> _Exercise brief_: Please state how many lines of the listing contain the word "unsigned", giving the number by itself.

> _Supplied entries_:
## src/apu_cluster_pkg.sv

```systemverilog
// Shared sizes, opcodes and bus structs of the auxiliary processing unit cluster
// Imported by every RTL module and by the testbench
package apu_cluster_pkg;

   ////////////////////////////////////////////////////////////////////////////
   // Cluster sizes
   ////////////////////////////////////////////////////////////////////////////

   localparam int NB_CORES      = 4;
   localparam int NB_PIPE_UNITS = 2;
   localparam int NB_DIV_UNITS  = 1;
   localparam int DATA_W        = 32;

   // Core index tag, NB_CORES must equal 2**CORE_ID_W
   localparam int CORE_ID_W     = 2;

   // One quotient bit per iteration
   localparam int DIV_STEPS     = DATA_W;
   localparam int DIV_CNT_W     = $clog2(DIV_STEPS + 1);

   ////////////////////////////////////////////////////////////////////////////
   // Encodings
   ////////////////////////////////////////////////////////////////////////////

   typedef enum logic {
      UNIT_PIPE,
      UNIT_DIV
   } unit_type_e;

   // Min and max compare signed, divide and remainder are unsigned
   typedef enum logic [2:0] {
      OP_ADD,
      OP_SUB,
      OP_MIN,
      OP_MAX,
      OP_DIVU,
      OP_REMU
   } apu_op_e;

   ////////////////////////////////////////////////////////////////////////////
   // Bus payloads
   ////////////////////////////////////////////////////////////////////////////

   typedef struct packed {
      logic ov;   // signed overflow of add or sub
      logic dz;   // divide by zero
      logic nv;   // op not valid for this unit
   } apu_flags_t;

   typedef struct packed {
      apu_op_e           op;
      logic [DATA_W-1:0] operand_a;
      logic [DATA_W-1:0] operand_b;
   } apu_req_t;

   typedef struct packed {
      logic [DATA_W-1:0] data;
      apu_flags_t        flags;
   } apu_rsp_t;

   // Unit side carries the index of the issuing core
   typedef struct packed {
      apu_req_t             req;
      logic [CORE_ID_W-1:0] core_id;
   } unit_req_t;

   typedef struct packed {
      apu_rsp_t             rsp;
      logic [CORE_ID_W-1:0] core_id;
   } unit_rsp_t;

endpackage

```

## src/apu_demux.sv

```systemverilog
// Per-core router between a core port and the two unit classes
// Holds one request in flight and keeps the response until the core reads it
`timescale 1ns/100ps

module apu_demux
(
   input  logic                       clk,
   input  logic                       arst_n_i,

   // Core side
   input  logic                       core_req_i,
   output logic                       core_gnt_o,
   input  apu_cluster_pkg::unit_type_e core_type_i,
   input  apu_cluster_pkg::apu_req_t  core_data_i,
   output logic                       core_rvalid_o,
   input  logic                       core_rready_i,
   output apu_cluster_pkg::apu_rsp_t  core_rdata_o,

   // Crossbar side
   output logic                       pipe_req_o,
   input  logic                       pipe_gnt_i,
   output logic                       div_req_o,
   input  logic                       div_gnt_i,
   output apu_cluster_pkg::apu_req_t  req_data_o,
   input  logic                       pipe_rvalid_i,
   input  logic                       div_rvalid_i,
   input  apu_cluster_pkg::apu_rsp_t  pipe_rsp_i,
   input  apu_cluster_pkg::apu_rsp_t  div_rsp_i
);
   import apu_cluster_pkg::*;

   typedef enum logic [1:0] {
      ST_IDLE,
      ST_WAIT,
      ST_HOLD
   } demux_state_e;

   demux_state_e state_q;
   demux_state_e state_d;
   apu_rsp_t     rsp_q;
   logic         idle;
   logic         unit_rvalid;

   assign idle        = (state_q == ST_IDLE);
   assign unit_rvalid = pipe_rvalid_i | div_rvalid_i;

   // Only an idle core may issue, and only to the class named by its type
   assign pipe_req_o  = core_req_i & idle & (core_type_i == UNIT_PIPE);
   assign div_req_o   = core_req_i & idle & (core_type_i == UNIT_DIV);
   assign req_data_o  = core_data_i;
   assign core_gnt_o  = (pipe_req_o & pipe_gnt_i) | (div_req_o & div_gnt_i);

   always_comb
   begin
      state_d = state_q;
      case (state_q)
         ST_IDLE:
            if (core_gnt_o)
               state_d = ST_WAIT;
         ST_WAIT:
            if (unit_rvalid)
               state_d = ST_HOLD;
         default:
            if (core_rready_i)
               state_d = ST_IDLE;
      endcase
   end

   always_ff @(posedge clk or negedge arst_n_i)
   begin
      if (!arst_n_i)
         state_q <= ST_IDLE;
      else
         state_q <= state_d;
   end

   // Units never stall, so the answer is captured the cycle it shows up
   always_ff @(posedge clk)
   begin
      if ((state_q == ST_WAIT) && unit_rvalid)
         rsp_q <= pipe_rvalid_i ? pipe_rsp_i : div_rsp_i;
   end

   assign core_rvalid_o = (state_q == ST_HOLD);
   assign core_rdata_o  = rsp_q;

endmodule

```

## src/apu_xbar.sv

```systemverilog
// Round-robin crossbar from all cores to a pool of identical units
// Tags each granted request with the core index and routes answers back by tag
`timescale 1ns/100ps

module apu_xbar
#(
   parameter int NB_UNITS = 1
)
(
   input  logic                                                     clk,
   input  logic                                                     arst_n_i,

   // Core side, one entry per demux
   input  logic [apu_cluster_pkg::NB_CORES-1:0]                     slv_req_i,
   output logic [apu_cluster_pkg::NB_CORES-1:0]                     slv_gnt_o,
   input  apu_cluster_pkg::apu_req_t [apu_cluster_pkg::NB_CORES-1:0] slv_data_i,
   output logic [apu_cluster_pkg::NB_CORES-1:0]                     slv_rvalid_o,
   output apu_cluster_pkg::apu_rsp_t [apu_cluster_pkg::NB_CORES-1:0] slv_rsp_o,

   // Unit side
   output logic [NB_UNITS-1:0]                                      mst_req_o,
   input  logic [NB_UNITS-1:0]                                      mst_gnt_i,
   output apu_cluster_pkg::unit_req_t [NB_UNITS-1:0]                mst_data_o,
   input  logic [NB_UNITS-1:0]                                      mst_rvalid_i,
   input  apu_cluster_pkg::unit_rsp_t [NB_UNITS-1:0]                mst_rsp_i
);
   import apu_cluster_pkg::*;

   logic [CORE_ID_W-1:0] rr_ptr_q;
   logic [CORE_ID_W-1:0] rr_ptr_d;

   ////////////////////////////////////////////////////////////////////////////
   // Request path
   ////////////////////////////////////////////////////////////////////////////

   // Cores are scanned from the pointer, each takes the first free unit
   always_comb
   begin
      logic [NB_UNITS-1:0]  free;
      logic [CORE_ID_W-1:0] idx;
      logic                 placed;

      free       = mst_gnt_i;
      slv_gnt_o  = '0;
      mst_req_o  = '0;
      mst_data_o = '0;
      rr_ptr_d   = rr_ptr_q;

      for (int k = 0; k < NB_CORES; k++)
      begin
         // Wraps for free since the core count is a power of two
         idx    = rr_ptr_q + CORE_ID_W'(k);
         placed = 1'b0;
         for (int u = 0; u < NB_UNITS; u++)
         begin
            if (slv_req_i[idx] && free[u] && !placed)
            begin
               placed                = 1'b1;
               free[u]               = 1'b0;
               mst_req_o[u]          = 1'b1;
               mst_data_o[u].req     = slv_data_i[idx];
               mst_data_o[u].core_id = idx;
               slv_gnt_o[idx]        = 1'b1;
               rr_ptr_d              = idx + 1'b1;
            end
         end
      end
   end

   always_ff @(posedge clk or negedge arst_n_i)
   begin
      if (!arst_n_i)
         rr_ptr_q <= '0;
      else
         rr_ptr_q <= rr_ptr_d;
   end

   ////////////////////////////////////////////////////////////////////////////
   // Response path
   ////////////////////////////////////////////////////////////////////////////

   // One request per core in flight, so tags never collide
   always_comb
   begin
      slv_rvalid_o = '0;
      slv_rsp_o    = '0;
      for (int u = 0; u < NB_UNITS; u++)
      begin
         if (mst_rvalid_i[u])
         begin
            slv_rvalid_o[mst_rsp_i[u].core_id] = 1'b1;
            slv_rsp_o[mst_rsp_i[u].core_id]    = mst_rsp_i[u].rsp;
         end
      end
   end

endmodule

```

## src/apu_pipe_unit.sv

```systemverilog
// Two-stage integer unit for add, sub, signed min and signed max
// Accepts a request every cycle, answers two cycles later
`timescale 1ns/100ps

module apu_pipe_unit
(
   input  logic                       clk,
   input  logic                       arst_n_i,
   input  logic                       req_i,
   output logic                       gnt_o,
   input  apu_cluster_pkg::unit_req_t req_data_i,
   output logic                       rvalid_o,
   output apu_cluster_pkg::unit_rsp_t rsp_o
);
   import apu_cluster_pkg::*;

   logic [DATA_W-1:0] op_a;
   logic [DATA_W-1:0] op_b;
   logic [DATA_W-1:0] sum;
   logic [DATA_W-1:0] diff;
   logic              a_lt_b;
   unit_rsp_t         s1_rsp_d;
   unit_rsp_t         s1_rsp_q;
   unit_rsp_t         s2_rsp_q;
   logic              s1_valid_q;
   logic              s2_valid_q;

   assign gnt_o  = 1'b1;
   assign op_a   = req_data_i.req.operand_a;
   assign op_b   = req_data_i.req.operand_b;
   assign sum    = op_a + op_b;
   assign diff   = op_a - op_b;
   assign a_lt_b = $signed(op_a) < $signed(op_b);

   // Stage one
   always_comb
   begin
      s1_rsp_d         = '0;
      s1_rsp_d.core_id = req_data_i.core_id;
      case (req_data_i.req.op)
         OP_ADD:
         begin
            s1_rsp_d.rsp.data     = sum;
            s1_rsp_d.rsp.flags.ov = (op_a[DATA_W-1] == op_b[DATA_W-1]) &&
                                    (sum[DATA_W-1] != op_a[DATA_W-1]);
         end
         OP_SUB:
         begin
            s1_rsp_d.rsp.data     = diff;
            s1_rsp_d.rsp.flags.ov = (op_a[DATA_W-1] != op_b[DATA_W-1]) &&
                                    (diff[DATA_W-1] != op_a[DATA_W-1]);
         end
         OP_MIN:  s1_rsp_d.rsp.data = a_lt_b ? op_a : op_b;
         OP_MAX:  s1_rsp_d.rsp.data = a_lt_b ? op_b : op_a;
         default: s1_rsp_d.rsp.flags.nv = 1'b1;
      endcase
   end

   always_ff @(posedge clk or negedge arst_n_i)
   begin
      if (!arst_n_i)
      begin
         s1_valid_q <= 1'b0;
         s2_valid_q <= 1'b0;
      end
      else
      begin
         s1_valid_q <= req_i;
         s2_valid_q <= s1_valid_q;
      end
   end

   // Stage two
   always_ff @(posedge clk)
   begin
      if (req_i)
         s1_rsp_q <= s1_rsp_d;
      if (s1_valid_q)
         s2_rsp_q <= s1_rsp_q;
   end

   assign rvalid_o = s2_valid_q;
   assign rsp_o    = s2_rsp_q;

endmodule

```

## src/apu_div_unit.sv

```systemverilog
// Iterative unsigned divider, restoring shift-subtract, one quotient bit a cycle
// Takes a new request only when idle, answers DIV_STEPS+1 cycles after acceptance
`timescale 1ns/100ps

module apu_div_unit
(
   input  logic                       clk,
   input  logic                       arst_n_i,
   input  logic                       req_i,
   output logic                       gnt_o,
   input  apu_cluster_pkg::unit_req_t req_data_i,
   output logic                       rvalid_o,
   output apu_cluster_pkg::unit_rsp_t rsp_o
);
   import apu_cluster_pkg::*;

   logic                 busy_q;
   logic                 rvalid_q;
   logic [DIV_CNT_W-1:0] cnt_q;
   logic                 accept;
   logic                 last_step;
   apu_op_e              op_q;
   logic [CORE_ID_W-1:0] core_id_q;
   logic [DATA_W-1:0]    divisor_q;
   logic [DATA_W-1:0]    quo_q;
   logic [DATA_W-1:0]    rem_q;
   logic [DATA_W:0]      rem_shift;
   logic [DATA_W:0]      trial;
   logic [DATA_W-1:0]    quo_next;
   logic [DATA_W-1:0]    rem_next;
   unit_rsp_t            rsp_d;
   unit_rsp_t            rsp_q;

   assign gnt_o     = !busy_q;
   assign accept    = req_i & gnt_o;
   assign last_step = busy_q && (cnt_q == DIV_CNT_W'(1));

   // Dividend bits shift out of quo_q into the remainder
   assign rem_shift = {rem_q, quo_q[DATA_W-1]};
   assign trial     = rem_shift - {1'b0, divisor_q};
   assign quo_next  = {quo_q[DATA_W-2:0], !trial[DATA_W]};
   assign rem_next  = trial[DATA_W] ? rem_shift[DATA_W-1:0] : trial[DATA_W-1:0];

   // Zero divisor falls out of the algorithm as all ones and the dividend
   always_comb
   begin
      rsp_d         = '0;
      rsp_d.core_id = core_id_q;
      case (op_q)
         OP_DIVU:
         begin
            rsp_d.rsp.data     = quo_next;
            rsp_d.rsp.flags.dz = (divisor_q == '0);
         end
         OP_REMU:
         begin
            rsp_d.rsp.data     = rem_next;
            rsp_d.rsp.flags.dz = (divisor_q == '0);
         end
         default: rsp_d.rsp.flags.nv = 1'b1;
      endcase
   end

   always_ff @(posedge clk or negedge arst_n_i)
   begin
      if (!arst_n_i)
      begin
         busy_q   <= 1'b0;
         rvalid_q <= 1'b0;
         cnt_q    <= '0;
      end
      else
      begin
         rvalid_q <= last_step;
         if (accept)
         begin
            busy_q <= 1'b1;
            cnt_q  <= DIV_CNT_W'(DIV_STEPS);
         end
         else if (busy_q)
         begin
            cnt_q <= cnt_q - 1'b1;
            if (last_step)
               busy_q <= 1'b0;
         end
      end
   end

   always_ff @(posedge clk)
   begin
      if (accept)
      begin
         op_q      <= req_data_i.req.op;
         core_id_q <= req_data_i.core_id;
         divisor_q <= req_data_i.req.operand_b;
         quo_q     <= req_data_i.req.operand_a;
         rem_q     <= '0;
      end
      else if (busy_q)
      begin
         quo_q <= quo_next;
         rem_q <= rem_next;
      end
      if (last_step)
         rsp_q <= rsp_d;
   end

   assign rvalid_o = rvalid_q;
   assign rsp_o    = rsp_q;

endmodule

```

## src/shared_apu_cluster.sv

```systemverilog
// Shared arithmetic cluster, per-core demuxes feeding one crossbar per unit class
// Pipelined units answer 3 cycles after grant, the divider DIV_STEPS+2 cycles
`timescale 1ns/100ps

module shared_apu_cluster
(
   input  logic                                                      clk,
   input  logic                                                      arst_n_i,

   input  logic [apu_cluster_pkg::NB_CORES-1:0]                      core_req_i,
   output logic [apu_cluster_pkg::NB_CORES-1:0]                      core_gnt_o,
   input  apu_cluster_pkg::unit_type_e [apu_cluster_pkg::NB_CORES-1:0] core_type_i,
   input  apu_cluster_pkg::apu_req_t [apu_cluster_pkg::NB_CORES-1:0]  core_data_i,
   output logic [apu_cluster_pkg::NB_CORES-1:0]                      core_rvalid_o,
   input  logic [apu_cluster_pkg::NB_CORES-1:0]                      core_rready_i,
   output apu_cluster_pkg::apu_rsp_t [apu_cluster_pkg::NB_CORES-1:0]  core_rdata_o
);
   import apu_cluster_pkg::*;

   // Demux to crossbar, indexed by core
   logic      [NB_CORES-1:0]      pipe_req;
   logic      [NB_CORES-1:0]      pipe_gnt;
   logic      [NB_CORES-1:0]      pipe_rvalid;
   logic      [NB_CORES-1:0]      div_req;
   logic      [NB_CORES-1:0]      div_gnt;
   logic      [NB_CORES-1:0]      div_rvalid;
   apu_req_t  [NB_CORES-1:0]      req_data;
   apu_rsp_t  [NB_CORES-1:0]      pipe_rsp;
   apu_rsp_t  [NB_CORES-1:0]      div_rsp;

   // Crossbar to units
   logic      [NB_PIPE_UNITS-1:0] pu_req;
   logic      [NB_PIPE_UNITS-1:0] pu_gnt;
   logic      [NB_PIPE_UNITS-1:0] pu_rvalid;
   unit_req_t [NB_PIPE_UNITS-1:0] pu_data;
   unit_rsp_t [NB_PIPE_UNITS-1:0] pu_rsp;
   logic      [NB_DIV_UNITS-1:0]  du_req;
   logic      [NB_DIV_UNITS-1:0]  du_gnt;
   logic      [NB_DIV_UNITS-1:0]  du_rvalid;
   unit_req_t [NB_DIV_UNITS-1:0]  du_data;
   unit_rsp_t [NB_DIV_UNITS-1:0]  du_rsp;

   for (genvar i = 0; i < NB_CORES; i++)
   begin : g_demux
      apu_demux i_apu_demux
      (
         .clk           ( clk              ),
         .arst_n_i      ( arst_n_i         ),
         .core_req_i    ( core_req_i[i]    ),
         .core_gnt_o    ( core_gnt_o[i]    ),
         .core_type_i   ( core_type_i[i]   ),
         .core_data_i   ( core_data_i[i]   ),
         .core_rvalid_o ( core_rvalid_o[i] ),
         .core_rready_i ( core_rready_i[i] ),
         .core_rdata_o  ( core_rdata_o[i]  ),
         .pipe_req_o    ( pipe_req[i]      ),
         .pipe_gnt_i    ( pipe_gnt[i]      ),
         .div_req_o     ( div_req[i]       ),
         .div_gnt_i     ( div_gnt[i]       ),
         .req_data_o    ( req_data[i]      ),
         .pipe_rvalid_i ( pipe_rvalid[i]   ),
         .div_rvalid_i  ( div_rvalid[i]    ),
         .pipe_rsp_i    ( pipe_rsp[i]      ),
         .div_rsp_i     ( div_rsp[i]       )
      );
   end

   ////////////////////////////////////////////////////////////////////////////
   // Pipelined class
   ////////////////////////////////////////////////////////////////////////////

   apu_xbar #(.NB_UNITS(NB_PIPE_UNITS)) i_pipe_xbar
   (
      .clk          ( clk         ),
      .arst_n_i     ( arst_n_i    ),
      .slv_req_i    ( pipe_req    ),
      .slv_gnt_o    ( pipe_gnt    ),
      .slv_data_i   ( req_data    ),
      .slv_rvalid_o ( pipe_rvalid ),
      .slv_rsp_o    ( pipe_rsp    ),
      .mst_req_o    ( pu_req      ),
      .mst_gnt_i    ( pu_gnt      ),
      .mst_data_o   ( pu_data     ),
      .mst_rvalid_i ( pu_rvalid   ),
      .mst_rsp_i    ( pu_rsp      )
   );

   for (genvar j = 0; j < NB_PIPE_UNITS; j++)
   begin : g_pipe_unit
      apu_pipe_unit i_apu_pipe_unit
      (
         .clk        ( clk          ),
         .arst_n_i   ( arst_n_i     ),
         .req_i      ( pu_req[j]    ),
         .gnt_o      ( pu_gnt[j]    ),
         .req_data_i ( pu_data[j]   ),
         .rvalid_o   ( pu_rvalid[j] ),
         .rsp_o      ( pu_rsp[j]    )
      );
   end

   ////////////////////////////////////////////////////////////////////////////
   // Divide class
   ////////////////////////////////////////////////////////////////////////////

   apu_xbar #(.NB_UNITS(NB_DIV_UNITS)) i_div_xbar
   (
      .clk          ( clk        ),
      .arst_n_i     ( arst_n_i   ),
      .slv_req_i    ( div_req    ),
      .slv_gnt_o    ( div_gnt    ),
      .slv_data_i   ( req_data   ),
      .slv_rvalid_o ( div_rvalid ),
      .slv_rsp_o    ( div_rsp    ),
      .mst_req_o    ( du_req     ),
      .mst_gnt_i    ( du_gnt     ),
      .mst_data_o   ( du_data    ),
      .mst_rvalid_i ( du_rvalid  ),
      .mst_rsp_i    ( du_rsp     )
   );

   for (genvar j = 0; j < NB_DIV_UNITS; j++)
   begin : g_div_unit
      apu_div_unit i_apu_div_unit
      (
         .clk        ( clk          ),
         .arst_n_i   ( arst_n_i     ),
         .req_i      ( du_req[j]    ),
         .gnt_o      ( du_gnt[j]    ),
         .req_data_i ( du_data[j]   ),
         .rvalid_o   ( du_rvalid[j] ),
         .rsp_o      ( du_rsp[j]    )
      );
   end

endmodule

```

> _Written answer_: 2